On January 19, 2023 the FDA approved drugs for the treatment of colorectal cancer and small lymphocytic lymphoma.
Tucatinib & Trastuzumab: colorectal cancer
The first approved drug is combination of tucatinib and trastuzumab for RAS wild-type HER2-positive unresectable or metastatic colorectal cancer that has progressed following fluoropyrimidine-, oxaliplatin-, and irinotecan-based chemotherapy.
Efficacy was evaluated in 84 patients, where patients were asked to have HER2-positive, RAS wild-type, unresectable or metastatic colorectal cancer and prior treatment with fluoropyrimidine, oxaliplatin, irinotecan, and an anti-vascular endothelial growth factor monoclonal antibody. Patients whose tumors were deficient in mismatch repair proteins or were microsatellite instability-high must also have received an anti-programmed cell death protein-1 monoclonal antibody. Professionals removed patients who received anti-HER2 targeting therapy before.
Overall response rate was 38% and median duration of response was 12.4 months.
The most common side effects observed are diarrhea, fatigue, rash, nausea, abdominal pain, infusion related reactions, and pyrexia.
Zanubrutinib: Small lymphocytic lymphoma
The FDA also approved Zanubrutinib (Brukinsa) to treat chronic lymphocytic leukemia or small lymphocytic lymphoma.
In a separate non-randomized cohort of Sequoia, zanubrutinib was evaluated in 110 patients with previously untreated chronic lymphocytic leukemia or small lymphocytic lymphoma with 17p deletion. Overall response rate per independent review committee was 88%.
Efficacy in patients with relapsed or refractory chronic lymphocytic leukemia or small lymphocytic lymphoma was evaluated in ALPINE. A total of 652 patients were randomized 1:1 to receive either zanubrutinib or ibrutinib.
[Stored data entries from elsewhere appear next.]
**src/rtl/lcd_pkg.sv**
```systemverilog
// Shared LCD definitions: byte format, arbiter states, RGB565 colours.
// Imported by the SPI arbiter and the display-side modules.
package lcd_pkg;

  localparam int LCD_BYTE_W = 9;
  localparam int LCD_DC_BIT = 8;

  typedef enum logic [1:0] {
    IDLE = 2'd0,
    XFER = 2'd1,
    LOCK = 2'd2
  } arb_state_e;

  localparam logic [15:0] RGB565_BLACK = 16'h0000;
  localparam logic [15:0] RGB565_WHITE = 16'hFFFF;
  localparam logic [15:0] RGB565_RED   = 16'hF800;
  localparam logic [15:0] RGB565_GREEN = 16'h07E0;
  localparam logic [15:0] RGB565_BLUE  = 16'h001F;

  function automatic logic [LCD_BYTE_W-1:0] lcd_cmd(
    input logic [7:0] b
  );
    return {1'b0, b};
  endfunction

  function automatic logic [LCD_BYTE_W-1:0] lcd_dat(
    input logic [7:0] b
  );
    return {1'b1, b};
  endfunction

endpackage

```
**src/rtl/lcd_spi_arbiter_rr_pick.sv**
```systemverilog
// Combinational round-robin picker.
// Search starts at ptr+1 and wraps; returns onehot grant and index.
module rr_pick #(
  parameter int N  = 3,
  parameter int IW = $clog2(N)
) (
  input  logic [N-1:0]  req,
  input  logic [IW-1:0] ptr,
  output logic [N-1:0]  gnt,
  output logic [IW-1:0] idx,
  output logic          any
);

  always_comb begin
    gnt = '0;
    idx = '0;
    any = 1'b0;
    for (int k = 1; k <= N; k++) begin
      for (int i = 0; i < N; i++) begin
        if (!any && req[i] &&
            ((int'(ptr) + k) % N) == i) begin
          gnt[i] = 1'b1;
          idx    = IW'(i);
          any    = 1'b1;
        end
      end
    end
  end

endmodule

```
**src/rtl/lcd_spi_arbiter.sv**
```systemverilog
// Burst arbiter in front of the lcd_write SPI byte engine.
// Whole bursts are granted; a stalled engine is flagged by timeout.
module lcd_spi_arbiter
  import lcd_pkg::*;
#(
  parameter  int NUM_REQ     = 3,
  parameter  int TIMEOUT_CYC = 1024,
  localparam int IW          = $clog2(NUM_REQ)
) (
  input  logic                    clk_50MHz,
  input  logic                    rst_n,
  input  logic                    init_done,
  input  logic [NUM_REQ-1:0]      req_valid,
  input  logic [NUM_REQ*9-1:0]    req_data,
  input  logic [NUM_REQ-1:0]      req_last,
  output logic [NUM_REQ-1:0]      req_ready,
  output logic [LCD_BYTE_W-1:0]   data,
  output logic                    en_write,
  input  logic                    wr_done,
  output logic [IW-1:0]           grant_id,
  output logic                    busy,
  output logic                    err_timeout,
  input  logic                    err_clr
);

  localparam int TW = $clog2(TIMEOUT_CYC + 1);

  arb_state_e state, state_n;

  logic [IW-1:0]         grant_q;
  logic [IW-1:0]         rr_ptr;
  logic [IW-1:0]         pick_idx;
  logic [NUM_REQ-1:0]    elig;
  logic [NUM_REQ-1:0]    pick_gnt;
  logic                  pick_any;
  logic [LCD_BYTE_W-1:0] byte_a [NUM_REQ];
  logic [LCD_BYTE_W-1:0] sel_byte;
  logic                  sel_last;
  logic [LCD_BYTE_W-1:0] data_q;
  logic                  last_q;
  logic [TW-1:0]         timer;
  logic                  tmo;
  logic                  err_q;
  logic                  accept;

  // Until the panel is initialised only the init sequencer may talk.
  assign elig = init_done
              ? req_valid
              : {{(NUM_REQ-1){1'b0}}, req_valid[0]};

  rr_pick #(
    .N  (NUM_REQ),
    .IW (IW)
  ) u_pick (
    .req (elig),
    .ptr (rr_ptr),
    .gnt (pick_gnt),
    .idx (pick_idx),
    .any (pick_any)
  );

  always_comb begin
    for (int i = 0; i < NUM_REQ; i++)
      byte_a[i] = req_data[LCD_BYTE_W*i +: LCD_BYTE_W];
  end

  always_comb begin
    state_n   = state;
    req_ready = '0;
    tmo       = 1'b0;
    if (rst_n) begin
      unique case (state)
        IDLE: begin
          if (pick_any) begin
            req_ready = pick_gnt;
            state_n   = XFER;
          end
        end
        XFER: begin
          if (wr_done)
            state_n = last_q ? IDLE : LOCK;
          else if (timer == TW'(TIMEOUT_CYC - 1)) begin
            tmo     = 1'b1;
            state_n = IDLE;
          end
        end
        LOCK: begin
          for (int i = 0; i < NUM_REQ; i++)
            if (IW'(i) == grant_q && req_valid[i])
              req_ready[i] = 1'b1;
          if (|req_ready)
            state_n = XFER;
        end
        default: state_n = IDLE;
      endcase
    end
  end

  assign accept = |req_ready;

  always_comb begin
    sel_byte = '0;
    sel_last = 1'b0;
    for (int i = 0; i < NUM_REQ; i++) begin
      if (req_ready[i]) begin
        sel_byte = byte_a[i];
        sel_last = req_last[i];
      end
    end
  end

  always_ff @(posedge clk_50MHz or negedge rst_n) begin
    if (!rst_n) begin
      state  <= IDLE;
      data_q <= '0;
      last_q <= 1'b0;
    end else begin
      state <= state_n;
      if (accept) begin
        data_q <= sel_byte;
        last_q <= sel_last;
      end
    end
  end

  always_ff @(posedge clk_50MHz or negedge rst_n) begin
    if (!rst_n) begin
      grant_q <= '0;
      rr_ptr  <= IW'(NUM_REQ - 1);
    end else if (state == IDLE && pick_any) begin
      grant_q <= pick_idx;
      rr_ptr  <= pick_idx;
    end
  end

  always_ff @(posedge clk_50MHz or negedge rst_n) begin
    if (!rst_n)
      timer <= '0;
    else if (state == XFER && !wr_done && !tmo)
      timer <= timer + 1'b1;
    else
      timer <= '0;
  end

  // Setting wins over a simultaneous clear.
  always_ff @(posedge clk_50MHz or negedge rst_n) begin
    if (!rst_n)
      err_q <= 1'b0;
    else if (tmo)
      err_q <= 1'b1;
    else if (err_clr)
      err_q <= 1'b0;
  end

  assign data        = data_q;
  assign en_write    = (state == XFER);
  assign busy        = (state != IDLE);
  assign grant_id    = grant_q;
  assign err_timeout = err_q;

endmodule

```
**config.mk**
```make
export PLATFORM = sky130hd
export DESIGN_NAME = lcd_spi_arbiter
export DESIGN_NICKNAME = d
export VERILOG_FILES = /design/src/rtl/lcd_pkg.sv /design/src/rtl/lcd_spi_arbiter_rr_pick.sv /design/src/rtl/lcd_spi_arbiter.sv
export SDC_FILE = /design/constraint.sdc
export NUM_CORES = 1
export LEC_CHECK = 0
export CAP_MARGIN = 20
export CORE_ASPECT_RATIO = 0.75
export CORE_UTILIZATION = 44
export CTS_CLUSTER_SIZE = 14
export DETAILED_ROUTE_END_ITERATION = 16
export PLACE_DENSITY = 0.79
export SKIP_LAST_GASP = 1
export SLEW_MARGIN = 20
export SYNTH_ARGS = -nofsm -noshare
export SYNTH_HDL_FRONTEND = slang
export SYNTH_SLANG_ARGS = --single-unit
```
**constraint.sdc**
```tcl
create_clock -name clk_50MHz -period 2.7 [get_ports clk_50MHz]
set_clock_uncertainty 0.2 [all_clocks]
set_input_delay 0.405 -clock clk_50MHz [delete_from_list [all_inputs] [get_ports clk_50MHz]]
set_output_delay 0.405 -clock clk_50MHz [all_outputs]
set_load 0.05 [all_outputs]
```
# Yosys cells after proc, flatten, opt, wreduce, memory -nomap -nowiden
# Index checks and enable logic that the tools add are counted.
# totals
register_bits,28
input_bits,38
# classes
addsub,4
div_mod_pow,3
n_eq_ne,14
n_mux,57
reduce_logical,43
# op_table
operator,count
$eq 32x2->1 const B,3
$eq 32x3->1 const B,3
$logic_not 32->1,3
$mod 32x3->32 const B,3
$mux 1,36
$mux 9,3
$mux 2,12
$logic_and 1x1->1,23
$add 11x1->11 const B,1
$eq 11x10->1 const B,1
$mux 11,1
$logic_not 1->1,10
$mux 3,3
$add 2x2->3 const B,2
$pmux 2 s3,1
$pmux 3 s2,1
$reduce_or 3->1,2
$logic_not 2->1,2
$ne 2x2->1 const B,2
$reduce_and 4->1,1
$reduce_bool 2->1,2
$add 2x1->3 const B,1
$ne 3x1->1 const B,1
$eq 1x2->1 const A,1
3 further kinds,3

# Depth between registers and ports, before layout
# Gate-level depths: netlist (run 1).
# logic_depth
ltp_word,43
mapped_depth,9

# Modules after synthesis
# A second synthesis (run 1) with hierarchy kept.
# hier_totals
cells_unflattened,162
area_unflattened_um2,1722.9
# by_module_without_submodules
module,instances,cells_per_inst,area_per_inst_um2,seq_area_each_um2
lcd_spi_arbiter,1,142,1579.0,676.9
rr_pick,1,20,143.9,0.0

# Least setup slack after synthesis (run 1)
# Ideal clock, no wire load.
# synth_timing
kind,register to output
startpoint,"reg grant_q[0], in the netlist grant_id[0]"
endpoint,out req_ready[2]
arrival_ps,1757
required_ps,2095
setup_slack_ps,338
stages_incl_launch_ff,8
n_path_buf,1
path_cell_list,dfrtp_1 > inv_1 > ha_1 > a22oi_1 > o2111ai_1 > a21o_1 > inv_1 > buf_2
# synth_via
elab_chain_len,7
# synth_lines
element,line_no,source
from (decl),lcd_spi_arbiter.sv:30,logic [IW-1:0] grant_q;
from (signal assigned),lcd_spi_arbiter.sv:131,grant_q <= pick_idx;
$eq 2x2->1,lcd_spi_arbiter.sv:89,if (IW'(i) == grant_q && req_valid[i])
$logic_and 1x1->1,lcd_spi_arbiter.sv:89,
$mux 1,lcd_spi_arbiter.sv:89,
$mux 1,lcd_spi_arbiter.sv:72,unique case (state)
$mux 1,lcd_spi_arbiter.sv:71,if (rst_n) begin
$pmux 3 s2,lcd_spi_arbiter.sv:72,
$mux 3,lcd_spi_arbiter.sv:71,
to (decl),lcd_spi_arbiter.sv:16,"output logic [NUM_REQ-1:0] req_ready,"
# No other way between the ends. The select of a mux whose other input is x is not followed.

# Worst setup path in the final report (run 1)
# Ends and elaborated chain as after synthesis.

==> impl_metrics.py, run 1 <==
metrics = {
    "status": {
        "status": "finished clean",
    },
    "worst_setup_path": {
        "path_class": "flop to primary output",
        "reg2reg_depth": 9,
        "r2r_slack_ns": 0.17,
        "crit_required_ns": 2.10,
        "crit_top_cell": "inv_2",
        "slowest_delay_ns": 0.43,
        "r2r_end": "data[2]$_DFFE_PN0P_",
        "crit_path_end_kind": "primary output",
        "cp_cell_sequence": "inv_2, ha_4, a2bb2oi_1, o2111ai_1, a21o_1, inv_2, buf_12",
        "reg2reg_from": "rr_ptr[1]$_DFFE_PN1P_",
        "cp_slowest_cell": "dfrtp_1",
        "crit_path_start_kind": "flop",
        "worstPathArrival_ns": 2.05,
        "cp_max_fo": 7,
        "cp-startpoint": "grant_id[0]$_DFFE_PN0P_",
        "crit_path_end": "req_ready[2]",
    },
    "sta": {
        "finalCritPeriodShare": 0.982,
        "fin_tns_setup_ns": 0,
        "setup-violations-final": 0,
        "final_max_slew_viol_count": 0,
        "setup_slack_ns": 0.0474,
        "timing.fmax_mhz": 377,
        "finalHoldViolCount": 0,
        "rsz0062_at_grt": "true",
        "slew_headroom": 0.667,
        "tightest_slew_ns": 0.497,
        "fin_crit_ns": 2.65,
    },
    "cts": {
        "cts_hold_buf": 0,
        "htreeDepth": 1,
        "insertion_delay_ns": 0.27,
        "cts_buffer_depth": 2,
        "cts_inserted_buffers": 3,
        "cts_tree": "yes",
        "clockRootBuffer": "clkbuf_8",
        "clkSlewWorstSetupHoldPaths_ns": 0.09,
        "cts_num_sinks": 27,
    },
    "routing": {
        "wirelength_um": 3950,
        "via_per_inst": 5.60,
        "firstDrtPassIters": 4,
        "wl_per_cell_um": 15.4,
        "drc": 0,
        "via_count": 1434,
        "drt_iter0_drc": 36,
        "ant_nets": 0,
    },
    "global_routing": {
        "first_global_vias": 1384,
        "overflow": 0,
        "gr-usage-all-layers": 0.213,
        "antenna_found_initial": 0,
        "grt_start_max_net_pins": 21,
        "grt_pass1_wl_um": 6240,
    },
    "placed_design": {
        "finalWeightedCongestion": 0.909,
        "dpl.hpwl_um": 3010,
        "io_buffers": 54,
        "post-place-ws_ns": 0.146,
    },
    "die": {
        "core_um2": 3290,
        "initial_utilization": 0.462,
        "dieArea_um2": 3690,
        "fp.dieH_um": 52.9,
        "row_count": 18,
        "die_w_um": 69.8,
        "io_pins": 55,
    },
    "yosys": {
        "syn_area_per_cell_um2": 9.92,
        "ys.warnings.count": 0,
        "synth-compound-area-share": 0.200,
        "synth-edff-count": 0,
        "synthAdderAreaFrac": 0.0247,
        "yosysSeqAreaShare": 0.446,
        "ys_ff_latch": 27,
        "synthMuxAreaShare": 0.0206,
        "synth_cell_types": 45,
        "synth_area_um2": 1520,
        "ys.flop_type": "dfrtp_1",
        "synth_xor_area_frac": 0.0519,
        "synthesis.nets": 194,
        "synth-async-reset-ratio": 1.00,
        "synthSimpleGateAreaFrac": 0.208,
        "synthCells": 153,
        "synth_top_family_by_area": "simple AND/OR/NAND/NOR gates",
    },
    "finish": {
        "final-seq-area_um2": 677,
        "n_antenna_cell": 0,
        "nFillCells": 230,
        "syn2layout_area_growth_pct": 50.6,
        "utilization": 0.695,
        "layout.nets": 258,
        "drive_above_1_share": 0.176,
        "layout_common_cells": "clkdlybuf4s50_1 (51), nor2_1 (26), dfrtp_1 (26)",
        "layout_commonest_cell": "clkdlybuf4s50_1",
        "multi_input_area_um2": 822,
    },
    "min_path": {
        "holdCritPathClass": "primary input to asynchronous set/reset pin",
    },
    "power_and_ir_drop": {
        "ir_worst_vdd_mv": 0.449,
        "power_density_nw_per_um2": 898,
        "p_leak_nw": 0.964,
    },
    "flow_run": {
        "cap_violations": 0,
    },
}
[stage by stage]
| step | cells | cell area (um2) | power, mW | hold slack (ns) |
|---|---|---|---|---|
| finish | 256 | 2290 | 2.05 | 0.161 |
| global route | 256 | 2290 | 2.16 | 0.166 |
| CTS | 256 | 2240 | 2.01 | 0.164 |
| detailed placement | 251 | 2170 | 1.75 | 0.278 |
| global placement | 251 | 2170 | 1.72 | 0.271 |
| floorplan | 153 | 1520 | 1.36 | -0.0906 |
[synthesized netlist by cell type (2+ instances only)]
master,number,share of area
nand2_1,10,0.025
mux2i_1,2,0.013
buf_4,2,0.0099
ha_1,3,0.025
nand2b_1,4,0.016
xor2_1,6,0.035
nand4_1,3,0.012
buf_2,2,0.0066
nor3_1,2,0.0066
xnor2_1,3,0.017
a221oi_1,11,0.063
o2bb2ai_1,10,0.058
nand3_1,4,0.013
inv_1,9,0.022
dfrtp_1,26,0.43
nor2_1,26,0.064
o21ai_0,2,0.0066
[what timing repair did]
| item | in CTS | in global routing |
|---|---|---|
| setup buffers | 1 | 0 |
| endpoints found under the setup margin | 3 | 14 |
| pin swaps | 0 | 2 |
| gates resized for setup | 2 | 9 |
[sequential cells by signal (all words and copies together), names as in the netlist]
signal,count
state,2
timer,11
rr_ptr,1
data,9
last_q,1
grant_id,2
err_timeout,1
[worst min-delay path by stage]
stage,startpoint,end,depth (start not counted)
floorplan,rst_n,data[0]$_DFFE_PN0P_,0
global placement,data[1]$_DFFE_PN0P_,data[1]$_DFFE_PN0P_,1
detailed placement,last_q$_DFFE_PN0P_,state[1]$_DFFE_PN0P_,1
CTS,rst_n,last_q$_DFFE_PN0P_,1
global route,rst_n,last_q$_DFFE_PN0P_,1
finish,rst_n,last_q$_DFFE_PN0P_,1
[final cells by class]
class | instances | share of cell area
clock buffers | 3 | 0.0181
clock inverters | 1 | 0.00219
inverters | 9 | 0.0148
multi-input cells | 111 | 0.360
flip-flops and latches | 27 | 0.296
well taps | 40 | 0.0219
repair buffers | 65 | 0.287
[power breakdown]
part           leakage, nW  internal, mW  switching (mW)  total, mW
logic                0.585         0.508           0.705       1.21
registers            0.353         0.517          0.0967      0.614
clock network       0.0255         0.103           0.121      0.224
[per-layer routing]
layer | track usage | up-vias | share of wire
met2 | 0.383 | 54 | 0.48
met3 | 0.0552 | 8 | 0.069
li1 | - | 686 | -
met4 | 0.0500 | 0 | 0.0099
met1 | 0.262 | 686 | 0.44
met5 | 0 | - | 0
[critical path: cells and delay by family, from the launching register on]
| kind | cells | cell delay [ns] |
|---|---|---|
| fa+ha+maj | 1 | 0.31 |
| compound gates | 3 | 0.60 |
| flops | 1 | 0.43 |
| buf+inv | 3 | 0.45 |
[logic make-up (layout without fill, tap and decap cells)]
family / after synthesis / after routing
buffers and inverters: 15 / 78
flip-flops: 27 / 27
AO/OA/AOI/OAI: 36 / 36
adder cells (fa/ha/maj): 3 / 3
multiplexers: 3 / 3
XOR/XNOR: 9 / 9
AND/OR/NAND/NOR: 60 / 60
Power figures use the tool's default switching activity.
==> run 2, diff against run 1 <==
--- a/config.mk
+++ b/config.mk
@@ -6,7 +6,6 @@
 export NUM_CORES = 1
 export LEC_CHECK = 0
 export CAP_MARGIN = 20
-export CORE_ASPECT_RATIO = 0.75
 export CORE_UTILIZATION = 44
 export CTS_CLUSTER_SIZE = 14
 export DETAILED_ROUTE_END_ITERATION = 16
==> impl_metrics.py, run 2 (synthesis gave the netlist of run 1 again) <==
metrics = {
    "global_routing": {
        "overflow": 0,
        "grt_start_max_net_pins": 18,
        "gr-usage-all-layers": 0.242,
        "first_global_vias": 1420,
        "grt_pass1_wl_um": 6520,
        "antenna_found_initial": 0,
    },
    "die": {
        "initial_utilization": 0.481,
        "die_w_um": 60.7,
        "io_pins": 55,
        "fp.dieH_um": 60.7,
        "row_count": 20,
        "core_um2": 3150,
        "dieArea_um2": 3690,
    },
    "cts": {
        "cts_tree": "yes",
        "cts_inserted_buffers": 3,
        "clockRootBuffer": "clkbuf_4",
        "cts_buffer_depth": 2,
        "insertion_delay_ns": 0.32,
        "clkSlewWorstSetupHoldPaths_ns": 0.14,
        "cts_num_sinks": 27,
        "htreeDepth": 1,
    },
    "worst_setup_path": {
        "cp_slowest_cell": "dfstp_2",
        "cp-startpoint": "rr_ptr[1]$_DFFE_PN1P_",
        "reg2reg_from": "rr_ptr[1]$_DFFE_PN1P_",
        "slowest_delay_ns": 0.59,
        "r2r_slack_ns": 0.16,
        "worstPathArrival_ns": 2.06,
        "cp_cell_sequence": "inv_1, ha_2, nor2b_1, a221oi_2, a31o_2, buf_12",
        "r2r_end": "data[2]$_DFFE_PN0P_",
        "crit_path_end_kind": "primary output",
        "crit_required_ns": 2.10,
        "cp_max_fo": 4,
        "crit_path_start_kind": "flop",
        "path_class": "flop to primary output",
        "reg2reg_depth": 9,
    },
    "sta": {
        "finalCritPeriodShare": 0.986,
        "rsz0062_at_grt": "true",
        "slew_headroom": 0.646,
        "setup-violations-final": 0,
        "tightest_slew_ns": 0.529,
        "timing.fmax_mhz": 376,
        "fin_crit_ns": 2.66,
        "finalHoldViolCount": 0,
        "final_max_slew_viol_count": 0,
        "setup_slack_ns": 0.0377,
    },
    "power_and_ir_drop": {
        "power_density_nw_per_um2": 895,
        "p_leak_nw": 0.943,
        "ir_worst_vdd_mv": 0.911,
    },
    "placed_design": {
        "finalWeightedCongestion": 0.958,
        "dpl.hpwl_um": 3290,
        "dp.cells": 253,
        "post-place-ws_ns": 0.0855,
        "io_buffers": 54,
        "placed_area_um2": 2160,
    },
    "finish": {
        "layout_common_cells": "clkdlybuf4s50_1 (51), nor2_1 (26), dfrtp_1 (26), buf_4 (11)",
        "syn2layout_area_growth_pct": 49.1,
        "instances_no_fill": 260,
        "top_register": "timer",
        "drive_above_1_share": 0.176,
        "largest_register_ffs": 11,
        "layout_commonest_cell": "clkdlybuf4s50_1",
        "layout.nets": 258,
        "design_area_um2": 2260,
        "n_antenna_cell": 0,
    },
    "routing": {
        "drt_iter0_drc": 110,
        "wl_per_cell_um": 16.8,
        "via_per_inst": 5.60,
        "wirelength_um": 4380,
        "firstDrtPassIters": 4,
        "via_count": 1457,
        "drc": 0,
        "ant_nets": 0,
    },
    "min_path": {
        "holdCritPathClass": "primary input to asynchronous set/reset pin",
    },
    "status": {
        "status": "finished clean",
    },
    "flow_run": {
        "cap_violations": 0,
    },
}
## run 2: cell types whose count changed in the layout (fill, tap and decap cells not counted), moves of 2 or more
cell | previous run | this run
clkbuf_4 | 0 | 3
clkbuf_8 | 3 | 0
a221oi_1 | 8 | 10
a221oi_2 | 3 | 1
## run 2: area by class of cell
| type | instances | area (um2) |
|---|---|---|
| flip-flops and latches | 27 | 677 |
| well taps | 44 | 55.1 |
| clock buffers | 4 | 26.3 |
| multi-input cells | 111 | 817 |
| repair buffers | 65 | 653 |
| fillers | 264 | 891 |
| inverters | 9 | 33.8 |
## run 2: power breakdown
group,internal [mW],switching (mW)
clock,0.0578,0.115
sequential,0.517,0.0956
combinational,0.514,0.725
## run 2: metrics by stage
stage	utilization	hold WS, ns	TNS [ns]	total power, mW
6_report	0.717	0.238	0	2.03
5_1_grt	0.717	0.233	-0.0654	2.13
4_1_cts	0.708	0.232	0	2.00
3_5_place_dp	0.686	0.272	0	1.76
3_3_place_gp	0.686	0.270	0	1.73
2_1_floorplan	-	-0.0906	0	1.36
## run 2: worst max-delay path: cells and delay by family (launching register included)
| family | cells | cell delay, ns |
|---|---|---|
| AO/OA/AOI/OAI | 2 | 0.60 |
| adder cells (fa/ha/maj) | 1 | 0.20 |
| buffers and inverters | 2 | 0.21 |
| flip-flops | 1 | 0.59 |
| AND/OR/NAND/NOR | 1 | 0.15 |
## run 2: per-layer routing
layer  share of wire  GRT usage  wire length, um
met1            0.43      0.305             1870
met2            0.54      0.435             2350
met3           0.023     0.0320              100
met4           0.012     0.0714               52
met5               0          0                0
## run 2: timing repair
item / in CTS / in global routing
pin swaps: 1 / 3
setup buffers: 2 / 1
hold endpoints to repair: 0 / 0
gates resized for setup: 6 / 4
endpoints found under the setup margin: 3 / 3
hold buffers: 0 / 0
## run 2: worst max path at each step
stage / slack, ns / end / cells after the start
after floorplan: 0.34 / req_ready[2] / 7
after global placement: 0.21 / req_ready[1] / 5
after detailed placement: 0.09 / data[2]$_DFFE_PN0P_ / 8
after CTS: 0.02 / req_ready[2] / 6
after global routing: -0.04 / req_ready[0] / 7
final: 0.04 / req_ready[1] / 6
The overall response rate was 80% in the zanubrutinib arm and 73% in the ibrutinib arm.Across clinical trials of zanubrutinib, the most common adverse reactions occurring in more than 30% of patients were neutrophil count decreased, upper respiratory tract infection, platelet count decreased, hemorrhage, and musculoskeletal pain.
Reference: https://www.fda.gov/drugs/resources-information-approved-drugs/fda-disco-burst-edition-fda-approvals-tukysa-tucatinib-trastuzumab-colorectal-cancer-and-brukinsa#:~:text=On%20January%2019%2C%202023%2C%20the,%2C%20and%20irinotecan%2Dbased%20chemotherapy.